It was nearing 100 degrees, and there was no shade or breeze in that so-called “breezeway.”  Like a total weirdo, I peered into several windows of the building, thinking I would be able to get the attention of someone on the inside and get them to let me in before I died of a heat stroke out there, sadly with my letter of resignation in my sweaty hand.  There was not a single person to be seen anywhere.  Oh, I know,” I thought, in a quasi-eureka moment: “I’ll call them and tell them I’m locked out here so someone at the front desk can let me back in.  I dialed the number and listened to the series of rings on the other end, one after the other until more than a dozen rings had sounded with no answer, as I began to wilt on the outside and on the inside.  I was nervous about quitting; after all, I hadn’t quit a job in almost two decades – and now I was locked out.  Or in.  Whatever.  I felt like I had done something wrong.  I paced a little more, trying to figure out what to do next, and then I heard the squeak of an opening door from across the courtyard.  I ran (in heels) to catch the woman who was carrying a big stack of papers and who hadn’t noticed me at all until I shouted, “Excuse me, Miss?  She looked at me with part confusion and part annoyance and, after I’d explained what had happened, eyed me suspiciously and said, “You aren’t supposed to be out here at all since you’re unauthorized.  I swallowed the response that was fighting to come out and just waited her out.  Well, since you’re out here, I guess I can let you back in the way you came,” she said.  NOW THERE’S A GENIUS IDEA, I thought, but I keep that to myself too and followed her back to the door where my little adventure had begun.  She swiped her badge and moved to the side so I could enter the building.  I went inside and turned to ask her for the actual directions – but the door had already closed and she had turned and was briskly walking in the other direction.  NO WAY was I opening that door again, especially considering how quickly it apparently closed.

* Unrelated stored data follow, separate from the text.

**src/rtl/bse_pkg.sv**
```systemverilog
// ----------------------------------------------------------------------------
// bse_pkg
// Shared widths, constants and status types for the byte entropy block.
// ----------------------------------------------------------------------------
package bse_pkg;

   localparam int NUM_BINS  = 256;
   localparam int BIN_W     = 8;
   localparam int MAX_BYTES = 4096;
   localparam int CNT_W     = 13;
   localparam int FRAC_BITS = 16;
   localparam int LOG_FRAC  = 30;
   localparam int K_W       = 4;
   localparam int LOG_W     = K_W + LOG_FRAC;
   localparam int PROD_W    = CNT_W + LOG_W;
   localparam int SUM_W     = 48;
   localparam int ENT_W     = 20;
   localparam int Z_W       = 32;
   localparam int IT_W      = 5;
   localparam int DIV_IT_W  = 6;

   typedef struct packed {
      logic             done;
      logic [LOG_W-1:0] value;
   } lg_rsp_type;

   typedef struct packed {
      logic             done;
      logic [SUM_W-1:0] quotient;
   } div_rsp_type;

endpackage

```
**src/rtl/bse_div.sv**
```systemverilog
// ----------------------------------------------------------------------------
// bse_div
// Restoring divider, one quotient bit per cycle.
// ----------------------------------------------------------------------------
module bse_div (
   input  logic                      clock,
   input  logic                      reset,
   input  logic                      start,
   input  logic [bse_pkg::SUM_W-1:0] dividend,
   input  logic [bse_pkg::CNT_W-1:0] divisor,
   output bse_pkg::div_rsp_type      rsp
);

   logic                          busy_ff, busy_in;
   logic                          done_ff, done_in;
   logic [bse_pkg::DIV_IT_W-1:0]  it_ff, it_in;
   logic [bse_pkg::SUM_W-1:0]     dvd_ff, dvd_in;
   logic [bse_pkg::CNT_W-1:0]     rem_ff, rem_in;
   logic [bse_pkg::CNT_W-1:0]     dsr_ff, dsr_in;
   logic [bse_pkg::CNT_W:0]       rem_sh;
   logic [bse_pkg::CNT_W:0]       rem_sub;

   assign rem_sh  = {rem_ff, dvd_ff[bse_pkg::SUM_W-1]};
   assign rem_sub = rem_sh - {1'b0, dsr_ff};

   always_comb begin
      busy_in = busy_ff;
      done_in = done_ff;
      it_in   = it_ff;
      dvd_in  = dvd_ff;
      rem_in  = rem_ff;
      dsr_in  = dsr_ff;
      if (start) begin
         busy_in = 1'b1;
         done_in = 1'b0;
         it_in   = '0;
         dvd_in  = dividend;
         rem_in  = '0;
         dsr_in  = divisor;
      end else if (busy_ff) begin
         if (rem_sh >= {1'b0, dsr_ff}) begin
            rem_in = rem_sub[bse_pkg::CNT_W-1:0];
            dvd_in = {dvd_ff[bse_pkg::SUM_W-2:0], 1'b1};
         end else begin
            rem_in = rem_sh[bse_pkg::CNT_W-1:0];
            dvd_in = {dvd_ff[bse_pkg::SUM_W-2:0], 1'b0};
         end
         it_in = it_ff + 1'b1;
         if (it_ff == bse_pkg::DIV_IT_W'(bse_pkg::SUM_W - 1)) begin
            busy_in = 1'b0;
            done_in = 1'b1;
         end
      end
   end

   always_ff @(posedge clock) begin
      if (reset) begin
         busy_ff <= 1'b0;
         done_ff <= 1'b0;
      end else begin
         busy_ff <= busy_in;
         done_ff <= done_in;
      end
      it_ff  <= it_in;
      dvd_ff <= dvd_in;
      rem_ff <= rem_in;
      dsr_ff <= dsr_in;
   end

   assign rsp.done     = done_ff;
   assign rsp.quotient = dvd_ff;

endmodule

```
File: src/rtl/bse_pkg.sv
// ----------------------------------------------------------------------------
// bse_pkg
// Shared widths, constants and status types for the byte entropy block.
// ----------------------------------------------------------------------------
package bse_pkg;

   localparam int NUM_BINS  = 256;
   localparam int BIN_W     = 8;
   localparam int MAX_BYTES = 4096;
   localparam int CNT_W     = 13;
   localparam int FRAC_BITS = 16;
   localparam int LOG_FRAC  = 30;
   localparam int K_W       = 4;
   localparam int LOG_W     = K_W + LOG_FRAC;
   localparam int PROD_W    = CNT_W + LOG_W;
   localparam int SUM_W     = 48;
   localparam int ENT_W     = 20;
   localparam int Z_W       = 32;
   localparam int IT_W      = 5;
   localparam int DIV_IT_W  = 6;

   typedef struct packed {
      logic             done;
      logic [LOG_W-1:0] value;
   } lg_rsp_type;

   typedef struct packed {
      logic             done;
      logic [SUM_W-1:0] quotient;
   } div_rsp_type;

endpackage

File: src/rtl/bse_log2.sv
// ----------------------------------------------------------------------------
// bse_log2
// Iterative log2 with LOG_FRAC fraction bits by repeated squaring.
// ----------------------------------------------------------------------------
module bse_log2 (
   input  logic                      clock,
   input  logic                      reset,
   input  logic                      start,
   input  logic [bse_pkg::CNT_W-1:0] x,
   output bse_pkg::lg_rsp_type       rsp
);

   logic                          busy_ff, busy_in;
   logic                          done_ff, done_in;
   logic [bse_pkg::IT_W-1:0]      it_ff, it_in;
   logic [bse_pkg::Z_W-1:0]       z_ff, z_in;
   logic [bse_pkg::K_W-1:0]       k_ff, k_in;
   logic [bse_pkg::LOG_FRAC-1:0]  frac_ff, frac_in;
   logic [2*bse_pkg::Z_W-1:0]     sq;
   logic [bse_pkg::K_W-1:0]       k_new;
   logic [bse_pkg::IT_W-1:0]      bit_idx;

   always_comb begin
      k_new = '0;
      for (int i = 0; i < bse_pkg::CNT_W; i++) begin
         if (x[i]) begin
            k_new = bse_pkg::K_W'(i);
         end
      end
   end

   assign sq      = 64'(z_ff) * 64'(z_ff);
   assign bit_idx = bse_pkg::IT_W'(bse_pkg::LOG_FRAC - 1) - it_ff;

   always_comb begin
      busy_in = busy_ff;
      done_in = 1'b0;
      it_in   = it_ff;
      z_in    = z_ff;
      k_in    = k_ff;
      frac_in = frac_ff;
      if (start) begin
         busy_in = 1'b1;
         it_in   = '0;
         k_in    = k_new;
         frac_in = '0;
         z_in    = bse_pkg::Z_W'(x) << (bse_pkg::IT_W'(bse_pkg::Z_W - 1) - 5'(k_new));
      end else if (busy_ff) begin
         if (sq[2*bse_pkg::Z_W-1]) begin
            z_in             = sq[2*bse_pkg::Z_W-1:bse_pkg::Z_W];
            frac_in[bit_idx] = 1'b1;
         end else begin
            z_in = sq[2*bse_pkg::Z_W-2:bse_pkg::Z_W-1];
         end
         it_in = it_ff + 1'b1;
         if (it_ff == bse_pkg::IT_W'(bse_pkg::LOG_FRAC - 1)) begin
            busy_in = 1'b0;
            done_in = 1'b1;
         end
      end
   end

   always_ff @(posedge clock) begin
      if (reset) begin
         busy_ff <= 1'b0;
         done_ff <= 1'b0;
      end else begin
         busy_ff <= busy_in;
         done_ff <= done_in;
      end
      it_ff   <= it_in;
      z_ff    <= z_in;
      k_ff    <= k_in;
      frac_ff <= frac_in;
   end

   assign rsp.done  = done_ff;
   assign rsp.value = {k_ff, frac_ff};

endmodule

I went a little ways down a hallway to the side and saw a woman coming out of one of the offices there.  When I told her I was lost and gave her the name of the office I was trying to find, she gave me different directions – these included some twists and turns that were thankfully all indoors.  After a few more minutes of walking, I looked up and realized where I was: inside the “old” county district HQ building.  Familiar turf.  I turned one more corner and saw the sign for the Made-up Office Office of Human Capital & Talent Management.  I went in, found the person I needed to see, and handed her my letter.  She thanked me and wished me a good day.  I retraced my steps down the hallway and noticed that I was about to pass by the doors that had been the entrance to the building throughout my 19 years of employment, the doors that I had walked through at least 100 times over the years and the doors through which I had come to sign the paperwork on the day I was formally hired to start in this position.  "Full circle," I thought, and, throwing caution to the wind, I swiped my badge in front of the sensor (it worked!), pushed through the door, and strode through the lobby.  As I reached up and pushed through the glass doors to leave the building on my way into the parking lot, I heard a voice calling after me, “Excuse me!  You’re not supposed to be here.”  "I guess not," I thought, and I walked to my car and drove away.